*Action item:* Search the data for "level". Each line containing it is to be copied.

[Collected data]

`src/rtl/sig_deglitch.sv`:
```
// sig_deglitch: synchronise a raw pin, reject pulses shorter than filter_cycles+1 samples, emit a clean level with edge strobes.
// SIG_DEGLITCH_GLITCH_CNT_EN enables the saturating glitch counter and glitch_clr; without it glitch_cnt reads 0.
module sig_deglitch #(
    parameter int filter_cycles = 4,
    parameter int cnt_w         = 16
) (
    input  logic       clk,
    input  logic       rst_n,
    input  logic       signal_in,
    input  logic       glitch_clr,
    output logic       signal_out,
    output logic       rise_pulse,
    output logic       fall_pulse,
    output logic [7:0] glitch_cnt
);
    typedef enum logic [1:0] {LOW, RISE_QUAL, HIGH, FALL_QUAL} state_t;

    localparam logic [cnt_w-1:0] limit = cnt_w'(filter_cycles);

    state_t           state, state_nx;
    logic             s1, s2;
    logic [cnt_w-1:0] cnt, cnt_nx;
    logic             out_nx, rise_nx, fall_nx, glitch;

    // two-flop synchroniser; the FSM only ever looks at s2
    always_ff @(posedge clk or negedge rst_n) begin
        if (!rst_n) begin
            s1 <= 1'b0;
            s2 <= 1'b0;
        end else begin
            s1 <= signal_in;
            s2 <= s1;
        end
    end

    // state, qualification counter and registered outputs
    always_ff @(posedge clk or negedge rst_n) begin
        if (!rst_n) begin
            state      <= LOW;
            cnt        <= '0;
            signal_out <= 1'b0;
            rise_pulse <= 1'b0;
            fall_pulse <= 1'b0;
        end else begin
            state      <= state_nx;
            cnt        <= cnt_nx;
            signal_out <= out_nx;
            rise_pulse <= rise_nx;
            fall_pulse <= fall_nx;
        end
    end

    // next state: a level must persist through the whole window, any reversal aborts as one glitch
    always_comb begin
        state_nx = state;
        cnt_nx   = cnt;
        out_nx   = signal_out;
        rise_nx  = 1'b0;
        fall_nx  = 1'b0;
        glitch   = 1'b0;
        case (state)
            LOW: begin
                if (s2) begin
                    state_nx = RISE_QUAL;
                    cnt_nx   = cnt_w'(1);
                end
            end
            RISE_QUAL: begin
                if (!s2) begin
                    state_nx = LOW;
                    cnt_nx   = '0;
                    glitch   = 1'b1;
                end else if (cnt == limit) begin
                    state_nx = HIGH;
                    cnt_nx   = '0;
                    out_nx   = 1'b1;
                    rise_nx  = 1'b1;
                end else begin
                    cnt_nx = cnt + cnt_w'(1);
                end
            end
            HIGH: begin
                if (!s2) begin
                    state_nx = FALL_QUAL;
                    cnt_nx   = cnt_w'(1);
                end
            end
            default: begin
                if (s2) begin
                    state_nx = HIGH;
                    cnt_nx   = '0;
                    glitch   = 1'b1;
                end else if (cnt == limit) begin
                    state_nx = LOW;
                    cnt_nx   = '0;
                    out_nx   = 1'b0;
                    fall_nx  = 1'b1;
                end else begin
                    cnt_nx = cnt + cnt_w'(1);
                end
            end
        endcase
    end

`ifdef SIG_DEGLITCH_GLITCH_CNT_EN
    logic [7:0] gcnt;

    // saturating glitch counter; a clear beats a coincident glitch
    always_ff @(posedge clk or negedge rst_n) begin
        if (!rst_n)
            gcnt <= 8'd0;
        else if (glitch_clr)
            gcnt <= 8'd0;
        else if (glitch && gcnt != 8'hff)
            gcnt <= gcnt + 8'd1;
    end

    assign glitch_cnt = gcnt;
`else
    logic unused_glitch;

    assign unused_glitch = glitch_clr ^ glitch;
    assign glitch_cnt    = 8'd0;
`endif
endmodule

```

*Expected answer:*
// sig_deglitch: synchronise a raw pin, reject pulses shorter than filter_cycles+1 samples, emit a clean level with edge strobes.
    // next state: a level must persist through the whole window, any reversal aborts as one glitch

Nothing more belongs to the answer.